Los glaciares de los Himalayas se están convirtiendo en zonas de sacrificio debido al cambio climático y a los megaproyectos de energía. Son lugares identificados como de alto riesgo donde no se debería aprobar ninguna infraestructura de envergadura.
Así como en los Himalayas, en los Andes también debe haber mayores estudios e información científica constante sobre la criosfera, la hidrología y la meteorología, incluyendo la notificación inmediata de avalanchas, deslizamientos de tierra, caídas de hielo y cambios en las lagunas glaciares; los Estados y Universidades deben trabajar por acceder a imágenes satelitales, alertas tempranas e invertir en investigaciones científicas conjuntas entre los países andinos así como ejercicios periódicos de respuesta ante desastres.
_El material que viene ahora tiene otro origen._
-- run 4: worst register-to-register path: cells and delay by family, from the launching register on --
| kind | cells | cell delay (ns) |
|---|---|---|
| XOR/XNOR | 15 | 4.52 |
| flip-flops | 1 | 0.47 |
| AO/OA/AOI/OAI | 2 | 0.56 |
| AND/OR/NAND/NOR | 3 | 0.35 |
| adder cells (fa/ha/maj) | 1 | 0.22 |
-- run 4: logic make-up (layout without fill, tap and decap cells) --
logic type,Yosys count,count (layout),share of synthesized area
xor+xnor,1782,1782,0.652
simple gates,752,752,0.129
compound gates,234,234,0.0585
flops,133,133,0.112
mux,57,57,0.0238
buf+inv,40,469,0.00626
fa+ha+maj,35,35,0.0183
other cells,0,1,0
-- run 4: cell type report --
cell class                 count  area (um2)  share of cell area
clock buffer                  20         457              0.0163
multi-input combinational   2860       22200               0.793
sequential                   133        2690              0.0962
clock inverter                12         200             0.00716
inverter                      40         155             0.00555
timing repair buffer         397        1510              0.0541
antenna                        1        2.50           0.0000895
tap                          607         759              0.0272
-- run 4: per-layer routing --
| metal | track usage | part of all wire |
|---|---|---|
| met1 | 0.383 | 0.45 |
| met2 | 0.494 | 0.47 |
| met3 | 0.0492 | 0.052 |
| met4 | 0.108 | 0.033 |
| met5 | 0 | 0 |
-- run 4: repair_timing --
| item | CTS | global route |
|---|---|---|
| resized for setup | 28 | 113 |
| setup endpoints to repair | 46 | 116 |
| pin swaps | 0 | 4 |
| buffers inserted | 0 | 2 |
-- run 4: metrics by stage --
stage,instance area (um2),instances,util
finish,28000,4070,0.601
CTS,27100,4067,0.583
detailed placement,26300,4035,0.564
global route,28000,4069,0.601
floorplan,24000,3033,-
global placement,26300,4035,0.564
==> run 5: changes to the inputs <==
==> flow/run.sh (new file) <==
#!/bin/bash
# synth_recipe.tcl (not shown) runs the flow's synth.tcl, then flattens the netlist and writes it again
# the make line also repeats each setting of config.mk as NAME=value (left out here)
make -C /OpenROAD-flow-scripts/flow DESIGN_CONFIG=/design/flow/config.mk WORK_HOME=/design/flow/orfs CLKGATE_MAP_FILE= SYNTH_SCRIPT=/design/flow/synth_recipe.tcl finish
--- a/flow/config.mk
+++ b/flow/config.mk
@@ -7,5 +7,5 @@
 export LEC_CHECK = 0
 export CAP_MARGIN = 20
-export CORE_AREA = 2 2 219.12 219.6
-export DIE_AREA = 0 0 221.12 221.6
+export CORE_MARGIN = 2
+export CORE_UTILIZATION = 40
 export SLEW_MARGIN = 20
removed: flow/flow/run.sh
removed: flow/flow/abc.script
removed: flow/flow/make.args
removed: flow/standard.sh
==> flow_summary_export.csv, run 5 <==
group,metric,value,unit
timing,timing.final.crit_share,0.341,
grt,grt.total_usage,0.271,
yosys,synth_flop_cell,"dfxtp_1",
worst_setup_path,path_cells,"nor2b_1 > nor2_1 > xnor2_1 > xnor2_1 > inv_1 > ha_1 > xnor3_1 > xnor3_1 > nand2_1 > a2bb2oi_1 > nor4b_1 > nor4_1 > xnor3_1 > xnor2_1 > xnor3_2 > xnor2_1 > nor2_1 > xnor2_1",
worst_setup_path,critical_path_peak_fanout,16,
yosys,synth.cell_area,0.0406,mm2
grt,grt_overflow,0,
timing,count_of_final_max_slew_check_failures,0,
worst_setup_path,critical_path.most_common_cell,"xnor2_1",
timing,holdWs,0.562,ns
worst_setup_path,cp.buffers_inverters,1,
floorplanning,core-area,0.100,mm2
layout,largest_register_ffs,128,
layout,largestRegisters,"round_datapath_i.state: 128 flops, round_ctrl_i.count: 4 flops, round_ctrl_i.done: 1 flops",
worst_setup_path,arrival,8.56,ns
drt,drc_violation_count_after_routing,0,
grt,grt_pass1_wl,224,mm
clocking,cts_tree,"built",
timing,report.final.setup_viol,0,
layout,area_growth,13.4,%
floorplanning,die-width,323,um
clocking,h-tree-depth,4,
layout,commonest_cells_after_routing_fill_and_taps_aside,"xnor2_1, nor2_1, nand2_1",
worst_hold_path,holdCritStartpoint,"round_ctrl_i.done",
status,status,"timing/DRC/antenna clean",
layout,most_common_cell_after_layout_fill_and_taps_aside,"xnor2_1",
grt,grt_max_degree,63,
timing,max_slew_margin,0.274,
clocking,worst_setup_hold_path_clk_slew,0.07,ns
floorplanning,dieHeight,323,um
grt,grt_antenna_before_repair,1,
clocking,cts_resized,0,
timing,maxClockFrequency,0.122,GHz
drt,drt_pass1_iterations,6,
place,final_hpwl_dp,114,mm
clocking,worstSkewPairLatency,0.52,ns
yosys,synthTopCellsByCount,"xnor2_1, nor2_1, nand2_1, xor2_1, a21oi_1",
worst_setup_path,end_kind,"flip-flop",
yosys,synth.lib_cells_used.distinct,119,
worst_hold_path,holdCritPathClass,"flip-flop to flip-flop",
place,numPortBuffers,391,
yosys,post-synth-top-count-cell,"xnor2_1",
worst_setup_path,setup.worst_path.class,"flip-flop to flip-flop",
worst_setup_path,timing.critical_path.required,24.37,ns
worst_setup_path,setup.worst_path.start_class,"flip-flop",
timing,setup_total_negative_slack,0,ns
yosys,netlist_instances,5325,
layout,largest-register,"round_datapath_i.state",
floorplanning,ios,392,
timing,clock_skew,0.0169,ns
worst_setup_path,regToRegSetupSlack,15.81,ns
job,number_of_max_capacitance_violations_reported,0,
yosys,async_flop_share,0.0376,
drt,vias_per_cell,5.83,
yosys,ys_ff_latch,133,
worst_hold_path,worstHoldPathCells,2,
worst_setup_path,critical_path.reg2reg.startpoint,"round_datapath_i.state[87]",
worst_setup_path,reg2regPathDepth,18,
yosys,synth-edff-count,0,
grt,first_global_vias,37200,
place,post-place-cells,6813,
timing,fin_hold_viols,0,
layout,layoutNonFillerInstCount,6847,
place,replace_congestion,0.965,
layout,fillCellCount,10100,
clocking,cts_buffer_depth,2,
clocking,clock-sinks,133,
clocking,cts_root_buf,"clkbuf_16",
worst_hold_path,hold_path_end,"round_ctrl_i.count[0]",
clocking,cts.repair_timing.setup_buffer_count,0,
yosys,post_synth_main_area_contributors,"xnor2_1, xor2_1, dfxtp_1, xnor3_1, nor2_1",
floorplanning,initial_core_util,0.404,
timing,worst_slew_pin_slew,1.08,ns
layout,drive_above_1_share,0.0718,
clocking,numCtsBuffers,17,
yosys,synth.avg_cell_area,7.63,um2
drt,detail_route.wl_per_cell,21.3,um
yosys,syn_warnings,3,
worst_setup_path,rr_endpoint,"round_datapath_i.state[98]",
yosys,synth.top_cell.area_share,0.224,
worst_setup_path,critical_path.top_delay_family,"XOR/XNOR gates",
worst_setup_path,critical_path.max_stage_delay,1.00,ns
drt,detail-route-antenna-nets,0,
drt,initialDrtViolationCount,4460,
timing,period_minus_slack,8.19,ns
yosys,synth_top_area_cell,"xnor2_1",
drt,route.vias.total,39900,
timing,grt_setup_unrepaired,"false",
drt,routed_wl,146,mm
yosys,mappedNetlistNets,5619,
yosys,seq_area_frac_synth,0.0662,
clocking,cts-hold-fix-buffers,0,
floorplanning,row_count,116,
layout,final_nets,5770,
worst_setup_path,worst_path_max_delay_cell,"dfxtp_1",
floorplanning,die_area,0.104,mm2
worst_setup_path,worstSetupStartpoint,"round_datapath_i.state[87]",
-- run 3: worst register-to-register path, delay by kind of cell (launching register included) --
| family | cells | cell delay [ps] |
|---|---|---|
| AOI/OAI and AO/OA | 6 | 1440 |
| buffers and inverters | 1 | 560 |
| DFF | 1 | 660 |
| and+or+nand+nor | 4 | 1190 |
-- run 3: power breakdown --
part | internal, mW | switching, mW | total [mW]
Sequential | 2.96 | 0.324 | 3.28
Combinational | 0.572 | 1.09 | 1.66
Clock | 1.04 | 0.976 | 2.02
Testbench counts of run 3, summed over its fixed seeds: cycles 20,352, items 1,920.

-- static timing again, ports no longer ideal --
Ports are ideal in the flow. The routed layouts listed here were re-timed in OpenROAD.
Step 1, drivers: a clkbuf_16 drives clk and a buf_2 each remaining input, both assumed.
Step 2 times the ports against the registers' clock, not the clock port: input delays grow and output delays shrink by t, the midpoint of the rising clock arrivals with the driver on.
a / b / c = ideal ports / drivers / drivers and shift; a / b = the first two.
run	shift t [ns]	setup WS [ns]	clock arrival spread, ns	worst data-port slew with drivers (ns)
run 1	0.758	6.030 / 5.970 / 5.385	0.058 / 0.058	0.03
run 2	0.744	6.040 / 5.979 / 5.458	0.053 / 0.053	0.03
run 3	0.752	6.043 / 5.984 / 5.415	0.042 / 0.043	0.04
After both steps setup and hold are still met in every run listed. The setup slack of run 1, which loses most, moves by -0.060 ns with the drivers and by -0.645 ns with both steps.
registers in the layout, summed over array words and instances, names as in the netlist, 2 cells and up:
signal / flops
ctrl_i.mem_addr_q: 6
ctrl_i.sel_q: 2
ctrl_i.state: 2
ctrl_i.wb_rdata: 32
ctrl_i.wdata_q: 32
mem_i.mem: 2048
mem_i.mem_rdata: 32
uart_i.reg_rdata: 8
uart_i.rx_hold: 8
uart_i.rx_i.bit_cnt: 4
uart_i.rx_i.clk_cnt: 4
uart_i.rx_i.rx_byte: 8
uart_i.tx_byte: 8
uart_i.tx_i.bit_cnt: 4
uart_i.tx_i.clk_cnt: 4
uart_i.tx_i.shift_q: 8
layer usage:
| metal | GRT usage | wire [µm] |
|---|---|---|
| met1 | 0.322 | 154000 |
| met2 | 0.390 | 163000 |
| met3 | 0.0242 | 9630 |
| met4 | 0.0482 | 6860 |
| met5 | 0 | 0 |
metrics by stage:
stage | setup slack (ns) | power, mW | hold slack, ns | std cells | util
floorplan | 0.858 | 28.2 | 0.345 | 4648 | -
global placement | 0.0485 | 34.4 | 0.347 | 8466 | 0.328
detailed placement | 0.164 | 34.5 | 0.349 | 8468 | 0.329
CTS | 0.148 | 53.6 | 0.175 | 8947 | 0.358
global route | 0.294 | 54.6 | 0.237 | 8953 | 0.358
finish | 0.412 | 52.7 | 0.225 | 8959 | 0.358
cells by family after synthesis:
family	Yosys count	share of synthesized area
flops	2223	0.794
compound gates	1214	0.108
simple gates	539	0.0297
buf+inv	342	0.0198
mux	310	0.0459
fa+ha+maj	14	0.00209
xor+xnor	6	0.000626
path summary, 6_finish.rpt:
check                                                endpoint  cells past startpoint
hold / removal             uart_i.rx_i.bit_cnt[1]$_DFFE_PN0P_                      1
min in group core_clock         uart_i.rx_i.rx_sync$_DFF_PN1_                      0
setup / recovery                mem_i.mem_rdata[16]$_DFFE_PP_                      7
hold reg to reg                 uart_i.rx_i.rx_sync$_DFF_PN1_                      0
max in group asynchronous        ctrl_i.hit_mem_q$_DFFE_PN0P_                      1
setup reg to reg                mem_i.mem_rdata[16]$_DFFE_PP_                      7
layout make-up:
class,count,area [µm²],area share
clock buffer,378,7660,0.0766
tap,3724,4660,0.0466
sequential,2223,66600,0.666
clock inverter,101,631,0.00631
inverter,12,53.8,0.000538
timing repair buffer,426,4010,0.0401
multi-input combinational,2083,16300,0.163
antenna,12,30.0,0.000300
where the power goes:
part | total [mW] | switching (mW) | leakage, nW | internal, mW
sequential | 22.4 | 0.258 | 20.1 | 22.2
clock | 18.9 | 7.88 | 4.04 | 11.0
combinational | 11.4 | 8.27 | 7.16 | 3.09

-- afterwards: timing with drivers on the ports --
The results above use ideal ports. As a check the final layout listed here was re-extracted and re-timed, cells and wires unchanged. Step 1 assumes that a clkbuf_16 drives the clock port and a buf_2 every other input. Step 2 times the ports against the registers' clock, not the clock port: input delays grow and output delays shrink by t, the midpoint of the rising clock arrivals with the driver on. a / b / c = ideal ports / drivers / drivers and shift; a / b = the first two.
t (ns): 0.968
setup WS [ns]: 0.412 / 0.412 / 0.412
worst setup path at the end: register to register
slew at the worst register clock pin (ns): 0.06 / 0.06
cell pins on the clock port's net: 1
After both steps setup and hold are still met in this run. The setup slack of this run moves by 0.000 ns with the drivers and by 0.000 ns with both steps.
From an optimization exercise on the open Yosys and OpenROAD flow, aimed at small area, a short achievable clock period and few clock cycles; shortcuts taken in it are not production practice. Function was checked by simulation only, so behaviour that the tests miss may differ from the original.

==> exp/maple <==
Design servo_angle_ramp_pwm_duty_top, start of the top module:
module servo_angle_ramp_pwm_duty_top (
	input  wire logic        clk,
	input  wire logic        arst_n,
	input  wire logic        cmd_valid,
	output logic             cmd_ready,
	input  sarpd_pkg::cmd_t  cmd,
	output logic             res_valid,
	input  wire logic        res_ready,
	output sarpd_pkg::res_t  res,
	input  wire logic        cfg_we,
	input  wire logic [2:0]  cfg_index,
	input  wire logic [15:0] cfg_data
);
clock: 8.0 ns
lec_check: 0
cap_margin: 20
core_margin: 2
core_utilization: 60
setup_slack_margin: 1.5
slew_margin: 20
run.sh (not shown) runs the stock make flow with config.mk's settings and CLKGATE_MAP_FILE= SYNTH_SCRIPT=/design/flow/synth_recipe.tcl, a recipe that flattens the netlist after the stock synthesis.
==> exp/sierra (differences from exp/maple) <==
--- a/flow/design.v
+++ b/flow/design.v
@@ -180,68 +180,64 @@
 			lm1_q  <= msb;
 		end else if (t_cnt != 5'd0) begin
 			t_q    <= {t_q[26:0], !t_d[17]};
 			trem_q <= t_d[17] ? t_r2[15:0] : t_d[15:0];
 		end
 	end
 	logic        vI, vM, vC;
 	logic [1:0]  kI, kM, kC;
-	logic [9:0]  aI, aM, aC;
+	logic [9:0]  aI, aM;
 	logic        lastI, lastM, lastC;
 	logic        rpI, rpM, rpC;
 	logic [12:0] pulseM;
 	logic        rejC;
-	logic [1:0]  doorC;
 	logic [25:0] pr2C;       
 	logic [4:0]  aqM;        
 	logic [5:0]  arM;        
 	logic [9:0]  a_pred;     
 	logic [4:0]  sq_q;       
 	logic [5:0]  sr_q;       
 	logic [1:0]  gen_q;
 	logic [9:0]  tgt_q;
-	logic        tv_q;       
-	logic [4:0]  tq_q;       
-	logic [5:0]  tr_q;       
 	logic [9:0]  p_q;
 	logic [5:0]  r_q;
 	logic [5:0]  i_q;
 	logic [5:0]  dq_q;
 	logic [5:0]  dr_q;
 	logic [5:0]  dc_q;       
 	logic [11:0] hx_q;       
 	logic [4:0]  hrem_q;
 	logic [1:0]  hcnt_q;
 	logic [10:0] hold_q;
 	logic        adv;
 	logic        sk_v;
 	logic [32:0] prod1;
 	logic        rej_m;
 	logic        kill;
-	logic [1:0]  door_m;
+	logic [1:0]  door_c;
 	logic [39:0] prod2;
 	logic [12:0] duty_c;
 	assign adv = !sk_v
 		&& !(vI && kI == K_MOVE && !s_ok)
 		&& !(vM && kM == K_MOVE && !t_ok);
 	assign cmd_ready = (gen_q == G_IDLE) && adv;
 	assign prod1   = {23'd0, aI} * {1'b0, s_q} + {1'b0, min_q, 20'd0};
 	assign rej_m   = ({3'd0, pulseM} > per_eff);
 	assign kill    = vM && kM == K_MOVE && rpM && rej_m;
 	logic signed [10:0] dcl, dop;
-	assign dcl = $signed({1'b0, aM}) - $signed({1'b0, closed_q});
-	assign dop = $signed({1'b0, aM}) - $signed({1'b0, open_q});
+	assign dcl = $signed({1'b0, a_pred}) - $signed({1'b0, closed_q});
+	assign dop = $signed({1'b0, a_pred}) - $signed({1'b0, open_q});
 	always_comb begin
 		if (dcl <= 11'sd5)
-			door_m = DOOR_CLOSED;
+			door_c = DOOR_CLOSED;
 		else if (dop >= -11'sd5)
-			door_m = DOOR_OPEN;
+			door_c = DOOR_OPEN;
 		else
-			door_m = DOOR_UNKNOWN;
+			door_c = DOOR_UNKNOWN;
 	end
 	assign prod2  = {27'd0, pulseM} * {13'd0, t_q[26:0]};
 	assign duty_c = 13'(pr2C >> lm1_q);
 	logic [3:0]  h_q4;
 	logic [4:0]  h_r;
 	always_comb begin
 		logic [5:0] r2;
 		h_r = hrem_q;
@@ -280,33 +276,29 @@
 	logic [4:0]  tq_c, aq_c;
 	logic [5:0]  tr_c, ar_c;
 	assign tq_m = {6'd0, tgt_q} * 16'd41;
 	assign tq_c = tq_m[15:11];
 	assign tr_c = 6'(tgt_q[5:0] - 6'(tq_c * 6'd50));
 	assign aq_m = {6'd0, aI} * 16'd41;
 	assign aq_c = aq_m[15:11];
 	assign ar_c = 6'(aI[5:0] - 6'(aq_c * 6'd50));
-	always_ff @(posedge clk) begin
-		tq_q <= tq_c;
-		tr_q <= tr_c;
-	end
 	logic       m_move;
 	logic [9:0] s_ang;
 	logic [4:0] s_q50;
 	logic [5:0] s_r50;
 	logic [6:0] d_r;
 	logic [5:0] d_q;
 	logic [5:0] d_rr;
 	assign m_move = vM && kM == K_MOVE;
 	assign s_ang  = m_move ? aM : a_pred;
 	assign s_q50  = m_move ? aqM : sq_q;
 	assign s_r50  = m_move ? arM : sr_q;
-	assign d_r    = {1'b0, tr_q} - {1'b0, s_r50};
-	assign d_q    = {1'b0, tq_q} - {1'b0, s_q50} - {5'd0, d_r[6]};
+	assign d_r    = {1'b0, tr_c} - {1'b0, s_r50};
+	assign d_q    = {1'b0, tq_c} - {1'b0, s_q50} - {5'd0, d_r[6]};
 	assign d_rr   = d_r[6] ? 6'(d_r + 7'd50) : d_r[5:0];
 	logic        r_c;
 	logic [5:0]  r_next;
 	logic [9:0]  p_a, p_b, p_next;
 	logic [9:0]  a_raw, a_clamp;
 	assign r_c    = (r_q >= dc_q);
 	assign r_next = r_c ? (r_q - dc_q) : (r_q + dr_q);
 	assign p_a    = 10'(p_q + {{4{dq_q[5]}}, dq_q});
@@ -324,29 +316,27 @@
 		case (gen_q)
 			G_IDLE:  a_raw = src_angle;
 			G_WAIT:  a_raw = s_ang;
 			default: a_raw = p_next;
 		endcase
 	end
 	assign a_clamp = (a_raw > max_q) ? max_q : a_raw;
 	logic setup_ok;
-	assign setup_ok = (gen_q == G_WAIT) && tv_q && !(vI && kI == K_MOVE) && !(m_move && rej_m);
+	assign setup_ok = (gen_q == G_WAIT) && !(vI && kI == K_MOVE) && !(m_move && rej_m);
 	always_ff @(posedge clk or negedge arst_n) begin
 		if (!arst_n) begin
 			vI     <= 1'b0;
 			vM     <= 1'b0;
 			vC     <= 1'b0;
 			gen_q  <= G_IDLE;
 			a_pred <= '0;
 			sq_q   <= '0;
 			sr_q   <= '0;
-			tv_q   <= 1'b0;
 		end else begin
-			tv_q <= (gen_q == G_WAIT);
 			if (adv) begin
 				vC <= vM;
 				vM <= vI && !(kill && rpI);
 				if (m_move && !rej_m) begin
 					a_pred <= aM;
 					sq_q   <= aqM;
 					sr_q   <= arM;
 				end
@@ -381,18 +371,16 @@
 					default: gen_q <= G_IDLE;
 				endcase
 			end
 		end
 	end
 	always_ff @(posedge clk) begin
 		if (adv) begin
 			kC     <= kM;
-			aC     <= aM;
-			doorC  <= door_m;
 			rejC   <= (kM == K_MOVE) && rej_m;
 			lastC  <= lastM || ((kM == K_MOVE) && rej_m);
 			rpC    <= rpM;
 			pr2C   <= prod2[39:14];
 			kM     <= kI;
 			aM     <= aI;
 			pulseM <= prod1[32:20];
 			aqM    <= aq_c;
@@ -451,18 +439,18 @@
 		res_new.hold_ms = 11'd0;
 		res_new.last    = 1'b1;
 		case (kC)
 			K_MOVE: begin
 				if (rejC) begin
 					res_new.status = 1'b1;
 				end else begin
 					res_new.duty_cmp   = duty_c;
-					res_new.angle_now  = aC;
-					res_new.door_state = doorC;
+					res_new.angle_now  = a_pred;
+					res_new.door_state = door_c;
 					res_new.enabled    = 1'b1;
 					res_new.hold_ms    = (rpC && !lastC) ? hold_q : 11'd0;
 					res_new.last       = lastC;
 				end
 			end
 			K_DIS: begin
 				res_new.duty_cmp = 13'd0;
 				res_new.enabled  = 1'b0;
- ABC_AREA: default -> 1
- CORE_UTILIZATION: 60 -> 40
==> comparison <==
exp/maple passed the timing, design-rule and antenna checks. exp/sierra ran to the end with no violations. Core utilization: exp/maple is higher than exp/sierra (22 points). Sequential share of layout area: exp/sierra is lower than exp/maple (0.84 points). Synthesized cell count: exp/sierra is higher than exp/maple (about 11%). In exp/maple the final area is higher than in exp/sierra, by about 1.5%. In exp/maple the fmax is smaller than in exp/sierra, by about 0.2%. Against exp/maple, the global-route usage of exp/sierra is lower by 8.3 points. In register-to-register slack, exp/maple and exp/sierra hardly differ.
Testbench counts of exp/maple, summed over its fixed seeds: cycles 19,177.
Testbench counts of exp/sierra, summed over its fixed seeds: cycles 19,163.

-- afterwards: timing with drivers on the ports --
The results above use ideal ports. As a check the final layouts listed here were re-extracted and re-timed, cells and wires unchanged.
Step 1: set_driving_cell puts a clkbuf_16 on clk and a buf_2 on each other input, an assumption about the parent block.
Step 2 times the ports against the registers' clock, not the clock port: input delays grow and output delays shrink by t, the midpoint of the rising clock arrivals with the driver on.
Slacks: ideal ports / drivers / drivers and shift; pairs: ideal ports / drivers.
| run | shift t [ns] | slack for setup (ns) | worst setup path at the end | pins driven straight from the clock port |
|---|---|---|---|---|
| exp/maple | 0.693 | 1.480 / 1.480 / 1.480 | register to register | 1 |
| exp/sierra | 0.710 | 1.494 / 1.494 / 1.494 | register to register | 1 |
After both steps every run listed still meets setup and hold.
Source: an optimization exercise on an open RTL-to-GDS flow (aim: small area, a short achievable clock period and few clock cycles). Production flows keep margins and buffers that such runs may drop. At most, simulation tests tie the RTL to the original design; equivalence was not proved. Function not checked in runs 1 to 3: the RTL went through the layout flow alone. No activity file was given, so power comes from the tool's default toggle rates.

==> design/flow/design.v <==
package lrd_pkg;
    localparam int unsigned CFG_IDX_W = 2;
    localparam logic [31:0] RST_RECORD_MAGIC  = 32'h544B_564C;
    localparam logic [31:0] RST_MAX_KEY_LEN   = 32'h0400_0000;
    localparam logic [31:0] RST_MAX_VALUE_LEN = 32'h1000_0000;
    localparam logic [31:0] FNV_OFFSET = 32'd2166136261;
    localparam logic [2:0] K_KEY       = 3'd0;
    localparam logic [2:0] K_VALUE     = 3'd1;
    localparam logic [2:0] K_OK        = 3'd2;
    localparam logic [2:0] K_BAD_MAGIC = 3'd3;
    localparam logic [2:0] K_BAD_SIZE  = 3'd4;
    localparam logic [2:0] K_BAD_CSUM  = 3'd5;
    localparam logic [2:0] K_TORN      = 3'd6;
    localparam logic [2:0] PH_HEADER = 3'd0;
    localparam logic [2:0] PH_KEY    = 3'd1;
    localparam logic [2:0] PH_VALUE  = 3'd2;
    localparam logic [2:0] PH_CHECK  = 3'd3;
    localparam logic [2:0] PH_ERROR  = 3'd4;
endpackage
module lrd_parse (
    input  logic [31:0] i_h,
    input  logic [7:0]  i_b,
    output logic [31:0] o_h
);
    logic [31:0] x, t0, t1, t2, t3, t4, t5;
    logic [31:0] s1, c1, s2, c2, s3, c3, s4, c4;
    assign x  = i_h ^ {24'd0, i_b};
    assign t0 = x;
    assign t1 = x << 1;
    assign t2 = x << 4;
    assign t3 = x << 7;
    assign t4 = x << 8;
    assign t5 = x << 24;
    assign s1 = t0 ^ t1 ^ t2;
    assign c1 = ((t0 & t1) | (t0 & t2) | (t1 & t2)) << 1;
    assign s2 = t3 ^ t4 ^ t5;
    assign c2 = ((t3 & t4) | (t3 & t5) | (t4 & t5)) << 1;
    assign s3 = s1 ^ c1 ^ s2;
    assign c3 = ((s1 & c1) | (s1 & s2) | (c1 & s2)) << 1;
    assign s4 = s3 ^ c3 ^ c2;
    assign c4 = ((s3 & c3) | (s3 & c2) | (c3 & c2)) << 1;
    assign o_h = s4 + c4;
endmodule
module lrd_outq #(
    parameter int unsigned DEPTH = 3,
    parameter int unsigned W     = 12
) (
    input  logic         i_clk,
    input  logic         i_rst_n,
    input  logic         i_push,
    input  logic [W-1:0] i_data,
    input  logic         i_pop,
    output logic         o_full,
    output logic         o_empty,
    output logic         o_full_next,
    output logic         o_empty_next,
    output logic [W-1:0] o_data
);
    localparam int unsigned CW = $clog2(DEPTH + 1);
    logic [W-1:0]  r_slot [DEPTH];
    logic [CW-1:0] r_count, n_count, wpos;
    logic          r_full, r_empty, pop_ok;
    assign pop_ok       = i_pop && !r_empty;
    assign n_count      = r_count + CW'(i_push) - CW'(pop_ok);
    assign o_full_next  = (n_count == CW'(DEPTH));
    assign o_empty_next = (n_count == '0);
    assign wpos         = r_count - CW'(pop_ok);
    assign o_full       = r_full;
    assign o_empty      = r_empty;
    assign o_data       = r_slot[0];
    always_ff @(posedge i_clk) begin
        if (!i_rst_n) begin
            r_count <= '0;
            r_full  <= 1'b0;
            r_empty <= 1'b1;
        end else begin
            r_count <= n_count;
            r_full  <= o_full_next;
            r_empty <= o_empty_next;
        end
    end
    always_ff @(posedge i_clk) begin
        for (int i = 0; i < DEPTH; i++) begin
            if (i_push && wpos == CW'(i))
                r_slot[i] <= i_data;
            else if (pop_ok && i + 1 < DEPTH)
                r_slot[i] <= r_slot[(i + 1 < DEPTH) ? i + 1 : i];
        end
    end
endmodule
Ecuador ciertamente no está preparado para enfrentar esta situación ni tiene programas serios y financiados de adaptación al cambio climático. Una planificación nacional, a mediano y largo plazo, debe incluir no solo el desastre que podría provocarse por un deshielo violento de los glaciares en caso de erupciones volcánicas, por ejemplo en el Cotopaxi, sino también ante la pérdida de glaciares, otro efecto del calentamiento global.
Datos de la ESPOL dicen que Ecuador ya ha perdido el 50% de su cobertura glaciar lo que afectaría no solo a las comunidades aledañas sino también a las cuencas hídricas que abastecen a extensas regiones del país con una reducción drástica de las fuentes de agua dulce, la alteración hídrica de los páramos, o el incremento del riesgo de avalanchas por la inestabilidad de cuerpos de agua glaciar, como ocurrió en Nepal.
Ecuador es responsable de menos del 0,2% de las emisiones globales de CO2 pero somos altamente vulnerables al calentamiento global. Debemos cuidar los ecosistemas frágiles como los páramos y los nevados, al igual que cumplir con el mandato popular de dejar una parte del petróleo del Yasuní en el subsuelo. Es nuestra contribución y responsabilidad con nuestro país y el planeta.